While CSW may be more abundant and easy to see at the edge of the field, growers are encouraged to follow appropriate scouting procedures using a sweep net and not apply insecticides too soon. If insecticides are applied too early, new flushes of CSW may invade the crop and lay eggs in developing pods leading to yield loss. Registered insecticides are only labelled for one application per season for CSW control so target the application when pods are developing to provide the most protection. Spraying during flowering but prior to pods developing on the plant may only be warranted if conditions are very dry, delaying plant growth, and the CSW are above threshold.
Figure 2. Pods abortion caused by CSW feeding rarely causes economic damage.

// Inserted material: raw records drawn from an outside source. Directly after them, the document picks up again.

### src/rtl/sprite_line_engine.sv
// Per-scanline sprite renderer: scans a 32-entry attribute table on each line start and
// streams every covering sprite's row out of the shared sprite ROM into the ping-pong line buffer.
module sprite_line_engine #(
  parameter int N_SPR    = 32,
  parameter int SPR_W    = 32,
  parameter int H_ACTIVE = 640
) (
  input  logic        clk,
  input  logic        reset,
  input  logic        attr_we,
  input  logic [4:0]  attr_addr,
  input  logic [25:0] attr_wdata,
  input  logic        line_start,
  input  logic [9:0]  next_line,
  output logic [5:0]  n_sprite,
  output logic [9:0]  spr_line,
  output logic [5:0]  spr_pixel,
  input  logic [3:0]  color_code,
  output logic        lb_we,
  output logic [9:0]  lb_addr,
  output logic [3:0]  lb_data,
  output logic        lb_sel,
  output logic        busy,
  output logic        done,
  output logic        overrun
);

  localparam int              IW       = $clog2(N_SPR);
  localparam logic [IW-1:0]   LAST_IDX = IW'(N_SPR - 1);
  localparam logic [5:0]      LAST_PIX = 6'(SPR_W - 1);
  localparam logic [10:0]     SPR_H    = 11'(SPR_W);
  localparam logic [10:0]     H_LIM    = 11'(H_ACTIVE);

  typedef enum logic [2:0] {IDLE, SCAN, DRAW, DRAIN, DONE} state_t;

  logic [25:0]   table_q [N_SPR];
  state_t        state_q;
  logic [IW-1:0] idx_q;
  logic [9:0]    line_q, x_q, spr_line_q, lb_addr_q;
  logic [5:0]    n_sprite_q, spr_pixel_q;
  logic          valid_q, lb_sel_q, busy_q, done_q, overrun_q;

  logic [25:0]   entry_d;
  logic [10:0]   line_ext_d, y_ext_d, pix_addr_d;
  logic [9:0]    row_d;
  logic          hit_d;

  // Vertical hit test is done at 11 bits so y near the bottom never wraps onto the top lines.
  assign entry_d    = table_q[idx_q];
  assign line_ext_d = {1'b0, line_q};
  assign y_ext_d    = {1'b0, entry_d[19:10]};
  assign row_d      = line_q - entry_d[19:10];
  assign hit_d      = (entry_d[25:20] != 6'd0) && (line_ext_d >= y_ext_d) &&
                      (line_ext_d < y_ext_d + SPR_H);
  assign pix_addr_d = {1'b0, x_q} + {5'd0, spr_pixel_q};

  always_ff @(posedge clk) begin
    if (reset) begin
      for (int i = 0; i < N_SPR; i++) table_q[i] <= '0;
    end else if (attr_we) begin
      table_q[attr_addr] <= attr_wdata;
    end
  end

  // A restart while busy kills the in-flight pixel so the old line never leaks into the new buffer.
  always_ff @(posedge clk) begin
    if (reset) begin
      state_q     <= IDLE;
      idx_q       <= '0;
      line_q      <= '0;
      x_q         <= '0;
      spr_line_q  <= '0;
      lb_addr_q   <= '0;
      n_sprite_q  <= '0;
      spr_pixel_q <= '0;
      valid_q     <= 1'b0;
      lb_sel_q    <= 1'b0;
      busy_q      <= 1'b0;
      done_q      <= 1'b0;
      overrun_q   <= 1'b0;
    end else begin
      done_q    <= 1'b0;
      overrun_q <= 1'b0;
      valid_q   <= (state_q == DRAW) && (pix_addr_d < H_LIM);
      if (state_q == DRAW) lb_addr_q <= pix_addr_d[9:0];
      if (line_start) begin
        line_q    <= next_line;
        lb_sel_q  <= next_line[0];
        idx_q     <= '0;
        state_q   <= SCAN;
        busy_q    <= 1'b1;
        valid_q   <= 1'b0;
        overrun_q <= busy_q && (state_q != DONE);
      end else begin
        case (state_q)
          IDLE: ;
          SCAN: begin
            if (hit_d) begin
              n_sprite_q  <= entry_d[25:20];
              spr_line_q  <= row_d;
              x_q         <= entry_d[9:0];
              spr_pixel_q <= 6'd0;
              state_q     <= DRAW;
            end else if (idx_q == LAST_IDX) begin
              state_q <= DONE;
              done_q  <= 1'b1;
            end else begin
              idx_q <= idx_q + IW'(1);
            end
          end
          DRAW: begin
            if (spr_pixel_q == LAST_PIX) state_q <= DRAIN;
            else spr_pixel_q <= spr_pixel_q + 6'd1;
          end
          DRAIN: begin
            if (idx_q == LAST_IDX) begin
              state_q <= DONE;
              done_q  <= 1'b1;
            end else begin
              idx_q   <= idx_q + IW'(1);
              state_q <= SCAN;
            end
          end
          DONE: begin
            state_q <= IDLE;
            busy_q  <= 1'b0;
          end
          default: state_q <= IDLE;
        endcase
      end
    end
  end

  assign n_sprite  = n_sprite_q;
  assign spr_line  = spr_line_q;
  assign spr_pixel = spr_pixel_q;
  assign lb_we     = valid_q && (color_code != 4'd0) && !(line_start && busy_q);
  assign lb_addr   = lb_addr_q;
  assign lb_data   = valid_q ? color_code : 4'd0;
  assign lb_sel    = lb_sel_q;
  assign busy      = busy_q;
  assign done      = done_q;
  assign overrun   = overrun_q;

endmodule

Adult CSW populations should be monitored from the first appearance of flower buds through to the end of flowering. Earliest flowering fields will be most attractive to the adults. Scout fields using a sweep net; conduct 10 sweeps (180° from shoulder to shoulder) across the top of the plants in ten different locations within the field and count the number of weevils. Sweeps should be conducted in the interior of the field as well as the perimeter. The threshold is an average of 2-4 per sweep (greater than 20 per 10 sweeps). Insecticides should be applied at 10% to 20% bloom (when plants have approximately 3 to 10 open flowers) to protect developing pods. Continue to monitor populations through to the end of flowering. Spray in the evening to reduce the risk to pollinators that will be foraging the crop. Insecticides can be added to fungicide in a one-pass system if CSW reach threshold during appropriate timing for control of white mould (20% to 50% bloom)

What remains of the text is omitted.